Phase Three: Decision support
Phase three starts in December. This phase is the decision support phase, which builds on the information developed in both of the previous phases. A series of workshops are planned in December to bring previous participants and others to update them and show them their work.
2023 will focus on identifying the actions to implement to recover salmonids and estimating the consequences of those actions on salmonids and other interests. This will compare the different actions’ trade-offs and allow stakeholders and other users to discuss how implementing action A over action B impacts everyone.
This work will culminate in March 2024 with a strategy to achieve a broad recovery that considers other social, ecological, and economic interests.
Why this work is important to Metropolitan
Ms. Collins then explained why this work is important to Metropolitan’s interests. “This project is closely related to our revised Delta policy objectives,” she said. “It’s related to our policy objective to support statewide and regional actions that further the coequal goals established in the Delta Reform Act. So this project is trying to identify, what good can we do to cover someone is but considering those other really important interests that we have in the region.”

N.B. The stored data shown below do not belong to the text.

==> config.mk <==
export PLATFORM = sky130hd
export DESIGN_NAME = mdio_cmd_master
export DESIGN_NICKNAME = d
export VERILOG_FILES = /design/src/rtl/mdio_cmd_pkg.sv /design/src/rtl/mdio_mdc_div.sv /design/src/rtl/mdio_frame_engine.sv /design/src/rtl/mdio_cmd_master.sv
export SDC_FILE = /design/constraint.sdc
export NUM_CORES = 1
export LEC_CHECK = 0
export BUFFER_PORTS_ARGS = -buffer_cell sky130_fd_sc_hd__buf_2
export CAP_MARGIN = 10
export CORE_UTILIZATION = 45
export DETAILED_ROUTE_END_ITERATION = 7
export GPL_ROUTABILITY_DRIVEN = 0
export PLACE_DENSITY = 0.66
export SKIP_CTS_REPAIR_TIMING = 1
export SLEW_MARGIN = 20
export SYNTH_ARGS = -nofsm -noshare
export SYNTH_HDL_FRONTEND = slang
export SYNTH_HIERARCHICAL = 1
export SYNTH_SLANG_ARGS = --single-unit
==> constraint.sdc <==
create_clock -name clk -period 3.4 [get_ports clk]
set_clock_uncertainty 0.2 [all_clocks]
set_input_delay 0.34 -clock clk [delete_from_list [all_inputs] [get_ports clk]]
set_output_delay 0.34 -clock clk [all_outputs]
set_load 0.005 [all_outputs]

Another objective is to protect and restore aquatic species and habitats based on the best available science and to partner in watershed-wide approaches to develop comprehensive solutions. “With this project, we’re really trying to merge that hard science of what we know about salmonids and the actions we can do to benefit them, with kind of this partnership approach, understanding that salmon touch a lot of people and we need all these people to be there to tell us why they care about salmon, how salmon impacts them. And if we implement different actions, how are they going to be affected.”
Another policy objective is to foster broad and inclusive engagement of Delta interests and beneficiaries and promote innovative and multi-benefit initiatives. “This project is really ambitious in bringing interested parties together to have these conversations. I have 18 years of experience in salmonid ecology. And I haven’t participated in a process that brings so many people together to have conversations about why we care about fish, the things we can do, and the trade-offs that exist. So this is an innovative project that is fostering engagement and being inclusive, and not just of Delta interests, but of Central Valley interests.”
Conclusion
“Species listed under the Endangered Species Act really do limit our water supply reliability,” said Ms. Collins. “This project is working to identify priority actions that can recover salmonids that are agreed upon by this multi-user group. We have all these different parties at the table, and at our values workshops, we had over 60 Different organizations participating.”
“What we’re going to come up with at the end is a list of projects that can be implemented to recover salmonids that consider these other important values. And from that, Metropolitan and any other agency can look at this list and identify what actions best fit our mission, what we can best aid, and how we can best partner with everyone to implement actions to benefit the species as we move forward.”